DESCRIPTION OF THE TASK
From the records below, pull each line that has "then".

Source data

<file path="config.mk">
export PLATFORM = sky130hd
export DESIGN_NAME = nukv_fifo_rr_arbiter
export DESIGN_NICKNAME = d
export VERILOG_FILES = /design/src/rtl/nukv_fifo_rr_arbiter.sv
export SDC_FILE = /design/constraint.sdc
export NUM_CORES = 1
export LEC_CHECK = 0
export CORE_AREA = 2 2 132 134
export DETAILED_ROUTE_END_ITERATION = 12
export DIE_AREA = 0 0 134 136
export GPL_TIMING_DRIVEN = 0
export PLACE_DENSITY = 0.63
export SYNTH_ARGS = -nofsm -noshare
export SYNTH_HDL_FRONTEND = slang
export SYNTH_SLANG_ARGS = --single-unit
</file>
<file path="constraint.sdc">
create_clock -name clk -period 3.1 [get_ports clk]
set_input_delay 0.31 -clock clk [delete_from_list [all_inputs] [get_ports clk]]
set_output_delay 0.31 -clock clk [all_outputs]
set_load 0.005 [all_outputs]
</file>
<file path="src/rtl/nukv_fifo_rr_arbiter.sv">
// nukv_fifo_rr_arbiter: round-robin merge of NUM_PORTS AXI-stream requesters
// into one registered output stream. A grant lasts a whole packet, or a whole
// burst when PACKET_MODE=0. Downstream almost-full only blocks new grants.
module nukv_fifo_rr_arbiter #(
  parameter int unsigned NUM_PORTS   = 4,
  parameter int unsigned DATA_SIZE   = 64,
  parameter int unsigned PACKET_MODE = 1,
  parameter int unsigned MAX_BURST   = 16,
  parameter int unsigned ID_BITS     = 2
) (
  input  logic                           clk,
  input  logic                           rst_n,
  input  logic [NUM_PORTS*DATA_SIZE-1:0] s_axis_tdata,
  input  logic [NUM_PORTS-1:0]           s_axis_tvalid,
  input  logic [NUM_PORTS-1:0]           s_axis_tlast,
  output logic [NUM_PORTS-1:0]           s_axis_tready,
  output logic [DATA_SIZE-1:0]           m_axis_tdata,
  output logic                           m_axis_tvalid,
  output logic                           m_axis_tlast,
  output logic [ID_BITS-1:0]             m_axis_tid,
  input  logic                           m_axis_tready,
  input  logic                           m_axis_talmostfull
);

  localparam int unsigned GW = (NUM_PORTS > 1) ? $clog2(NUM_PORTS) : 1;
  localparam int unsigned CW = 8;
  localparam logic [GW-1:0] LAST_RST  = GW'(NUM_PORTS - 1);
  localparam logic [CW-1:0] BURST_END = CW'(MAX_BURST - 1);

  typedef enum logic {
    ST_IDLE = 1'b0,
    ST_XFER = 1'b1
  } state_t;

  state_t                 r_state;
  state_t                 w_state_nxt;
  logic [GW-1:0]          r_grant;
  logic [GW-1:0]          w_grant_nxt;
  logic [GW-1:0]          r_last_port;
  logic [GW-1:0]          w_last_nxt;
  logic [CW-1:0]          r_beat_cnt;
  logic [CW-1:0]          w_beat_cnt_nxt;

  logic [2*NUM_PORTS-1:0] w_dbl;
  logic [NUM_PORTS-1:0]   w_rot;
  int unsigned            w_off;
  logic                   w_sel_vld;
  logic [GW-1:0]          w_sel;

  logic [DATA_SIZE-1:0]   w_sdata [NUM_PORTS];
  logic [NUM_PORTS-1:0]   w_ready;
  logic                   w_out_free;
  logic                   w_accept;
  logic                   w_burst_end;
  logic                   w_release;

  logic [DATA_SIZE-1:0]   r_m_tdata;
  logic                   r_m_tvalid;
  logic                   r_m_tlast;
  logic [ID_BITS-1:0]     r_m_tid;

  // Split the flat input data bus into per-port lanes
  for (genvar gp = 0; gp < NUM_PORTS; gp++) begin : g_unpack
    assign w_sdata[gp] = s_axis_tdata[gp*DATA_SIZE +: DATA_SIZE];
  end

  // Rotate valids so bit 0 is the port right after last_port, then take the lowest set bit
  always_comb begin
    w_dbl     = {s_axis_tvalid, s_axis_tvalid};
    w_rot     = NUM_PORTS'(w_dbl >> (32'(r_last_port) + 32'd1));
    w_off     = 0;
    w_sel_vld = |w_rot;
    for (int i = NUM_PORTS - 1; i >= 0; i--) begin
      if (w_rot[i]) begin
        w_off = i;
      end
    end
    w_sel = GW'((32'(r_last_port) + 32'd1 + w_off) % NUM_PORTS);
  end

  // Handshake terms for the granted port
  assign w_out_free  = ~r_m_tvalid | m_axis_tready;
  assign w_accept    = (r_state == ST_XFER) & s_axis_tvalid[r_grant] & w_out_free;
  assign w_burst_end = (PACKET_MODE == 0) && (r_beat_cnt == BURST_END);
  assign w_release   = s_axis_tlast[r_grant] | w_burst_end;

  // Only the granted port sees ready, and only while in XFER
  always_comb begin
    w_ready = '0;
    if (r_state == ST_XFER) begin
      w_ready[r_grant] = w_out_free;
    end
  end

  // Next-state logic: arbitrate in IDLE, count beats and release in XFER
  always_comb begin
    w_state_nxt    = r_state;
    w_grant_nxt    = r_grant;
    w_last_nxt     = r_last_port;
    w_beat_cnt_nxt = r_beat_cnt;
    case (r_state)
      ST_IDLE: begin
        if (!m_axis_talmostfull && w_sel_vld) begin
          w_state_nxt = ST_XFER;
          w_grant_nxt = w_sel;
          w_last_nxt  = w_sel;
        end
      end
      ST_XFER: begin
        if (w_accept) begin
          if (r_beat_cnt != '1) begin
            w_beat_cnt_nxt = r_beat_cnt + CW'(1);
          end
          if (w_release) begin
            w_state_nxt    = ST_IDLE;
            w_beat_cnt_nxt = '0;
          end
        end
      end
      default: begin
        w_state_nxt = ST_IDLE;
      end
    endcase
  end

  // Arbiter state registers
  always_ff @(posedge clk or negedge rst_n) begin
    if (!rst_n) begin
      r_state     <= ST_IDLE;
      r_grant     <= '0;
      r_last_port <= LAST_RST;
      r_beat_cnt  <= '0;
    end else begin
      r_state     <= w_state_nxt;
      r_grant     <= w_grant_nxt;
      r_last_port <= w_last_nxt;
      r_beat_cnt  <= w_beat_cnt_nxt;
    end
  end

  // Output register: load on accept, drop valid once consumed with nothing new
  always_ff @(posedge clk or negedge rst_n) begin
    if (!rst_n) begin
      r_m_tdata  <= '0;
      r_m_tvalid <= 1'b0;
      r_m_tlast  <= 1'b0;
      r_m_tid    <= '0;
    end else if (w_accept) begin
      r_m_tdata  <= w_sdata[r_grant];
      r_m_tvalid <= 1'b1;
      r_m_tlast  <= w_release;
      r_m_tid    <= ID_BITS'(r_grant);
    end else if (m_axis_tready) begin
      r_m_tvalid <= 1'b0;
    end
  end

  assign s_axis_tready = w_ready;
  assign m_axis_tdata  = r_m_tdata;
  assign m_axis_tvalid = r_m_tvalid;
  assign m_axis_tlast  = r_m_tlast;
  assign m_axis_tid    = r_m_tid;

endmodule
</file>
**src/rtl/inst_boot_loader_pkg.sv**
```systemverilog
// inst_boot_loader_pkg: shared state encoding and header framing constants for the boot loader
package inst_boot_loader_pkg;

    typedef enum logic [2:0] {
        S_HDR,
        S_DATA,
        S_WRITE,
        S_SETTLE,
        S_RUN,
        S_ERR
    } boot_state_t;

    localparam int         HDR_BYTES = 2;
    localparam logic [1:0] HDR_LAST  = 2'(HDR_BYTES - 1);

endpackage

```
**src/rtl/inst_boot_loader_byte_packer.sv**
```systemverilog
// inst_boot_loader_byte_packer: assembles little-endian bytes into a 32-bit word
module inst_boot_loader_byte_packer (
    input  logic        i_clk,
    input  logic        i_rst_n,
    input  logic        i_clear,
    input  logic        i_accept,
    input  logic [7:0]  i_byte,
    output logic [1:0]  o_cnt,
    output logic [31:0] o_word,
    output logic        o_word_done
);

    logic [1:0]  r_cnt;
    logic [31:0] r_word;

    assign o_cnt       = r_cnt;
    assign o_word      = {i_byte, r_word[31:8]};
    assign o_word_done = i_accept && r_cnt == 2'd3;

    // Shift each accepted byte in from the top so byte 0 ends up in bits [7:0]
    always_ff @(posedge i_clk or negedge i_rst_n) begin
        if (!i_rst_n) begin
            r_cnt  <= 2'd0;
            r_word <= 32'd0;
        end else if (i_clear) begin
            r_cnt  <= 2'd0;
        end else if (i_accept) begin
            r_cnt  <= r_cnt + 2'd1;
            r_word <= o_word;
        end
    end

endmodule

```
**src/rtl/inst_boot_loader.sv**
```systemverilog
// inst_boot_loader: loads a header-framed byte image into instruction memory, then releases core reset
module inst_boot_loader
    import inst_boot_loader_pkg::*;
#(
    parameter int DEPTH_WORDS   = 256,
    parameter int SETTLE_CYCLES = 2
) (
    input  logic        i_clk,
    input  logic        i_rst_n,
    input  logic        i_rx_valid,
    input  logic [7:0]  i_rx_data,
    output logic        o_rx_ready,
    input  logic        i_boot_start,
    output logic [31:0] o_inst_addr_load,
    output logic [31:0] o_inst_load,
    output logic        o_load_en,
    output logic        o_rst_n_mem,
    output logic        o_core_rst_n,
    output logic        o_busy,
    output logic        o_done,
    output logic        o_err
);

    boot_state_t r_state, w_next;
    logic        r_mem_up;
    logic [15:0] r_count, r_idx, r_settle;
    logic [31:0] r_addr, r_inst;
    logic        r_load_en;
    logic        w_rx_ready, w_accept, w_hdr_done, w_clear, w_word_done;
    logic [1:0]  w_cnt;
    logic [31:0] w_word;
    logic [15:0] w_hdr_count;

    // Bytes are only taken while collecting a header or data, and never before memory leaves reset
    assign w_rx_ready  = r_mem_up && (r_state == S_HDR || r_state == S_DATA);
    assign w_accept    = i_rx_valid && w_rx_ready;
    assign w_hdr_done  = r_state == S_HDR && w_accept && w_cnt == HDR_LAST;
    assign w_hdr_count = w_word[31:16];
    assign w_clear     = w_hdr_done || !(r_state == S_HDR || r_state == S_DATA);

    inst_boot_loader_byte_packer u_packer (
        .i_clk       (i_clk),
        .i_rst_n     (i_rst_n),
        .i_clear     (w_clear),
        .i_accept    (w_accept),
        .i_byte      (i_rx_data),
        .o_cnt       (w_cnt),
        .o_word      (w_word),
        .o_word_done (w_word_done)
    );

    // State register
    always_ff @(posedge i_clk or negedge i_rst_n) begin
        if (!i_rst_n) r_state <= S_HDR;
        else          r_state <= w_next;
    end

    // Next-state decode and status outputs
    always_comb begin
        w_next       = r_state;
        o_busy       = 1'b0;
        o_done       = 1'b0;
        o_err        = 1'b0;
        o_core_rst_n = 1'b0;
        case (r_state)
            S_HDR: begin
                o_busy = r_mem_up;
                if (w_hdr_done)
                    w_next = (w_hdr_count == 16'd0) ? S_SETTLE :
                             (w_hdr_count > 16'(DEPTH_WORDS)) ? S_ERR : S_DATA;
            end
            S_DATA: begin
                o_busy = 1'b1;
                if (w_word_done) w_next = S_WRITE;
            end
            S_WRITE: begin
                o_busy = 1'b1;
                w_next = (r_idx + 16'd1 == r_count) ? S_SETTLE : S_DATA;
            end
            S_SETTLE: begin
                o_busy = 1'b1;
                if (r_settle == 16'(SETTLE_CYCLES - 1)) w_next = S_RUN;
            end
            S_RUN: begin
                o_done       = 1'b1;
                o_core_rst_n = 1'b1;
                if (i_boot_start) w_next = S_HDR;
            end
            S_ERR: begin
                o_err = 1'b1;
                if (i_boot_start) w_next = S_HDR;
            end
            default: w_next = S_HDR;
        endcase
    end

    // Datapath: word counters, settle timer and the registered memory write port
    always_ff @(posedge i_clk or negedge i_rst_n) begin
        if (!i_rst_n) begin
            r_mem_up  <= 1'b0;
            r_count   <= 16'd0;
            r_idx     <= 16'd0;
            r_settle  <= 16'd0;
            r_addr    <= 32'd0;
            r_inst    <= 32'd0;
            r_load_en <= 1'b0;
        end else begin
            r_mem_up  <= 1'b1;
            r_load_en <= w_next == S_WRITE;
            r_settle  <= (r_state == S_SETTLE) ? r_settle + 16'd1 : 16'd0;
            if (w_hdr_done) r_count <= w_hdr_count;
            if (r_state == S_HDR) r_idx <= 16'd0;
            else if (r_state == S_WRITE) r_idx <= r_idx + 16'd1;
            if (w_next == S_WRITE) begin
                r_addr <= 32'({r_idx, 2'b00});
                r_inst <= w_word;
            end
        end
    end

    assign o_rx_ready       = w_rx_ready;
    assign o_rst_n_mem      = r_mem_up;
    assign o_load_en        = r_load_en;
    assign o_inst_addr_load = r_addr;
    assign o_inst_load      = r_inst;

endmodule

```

SOLUTION FOR THIS TASK
  // Rotate valids so bit 0 is the port right after last_port, then take the lowest set bit
// inst_boot_loader: loads a header-framed byte image into instruction memory, then releases core reset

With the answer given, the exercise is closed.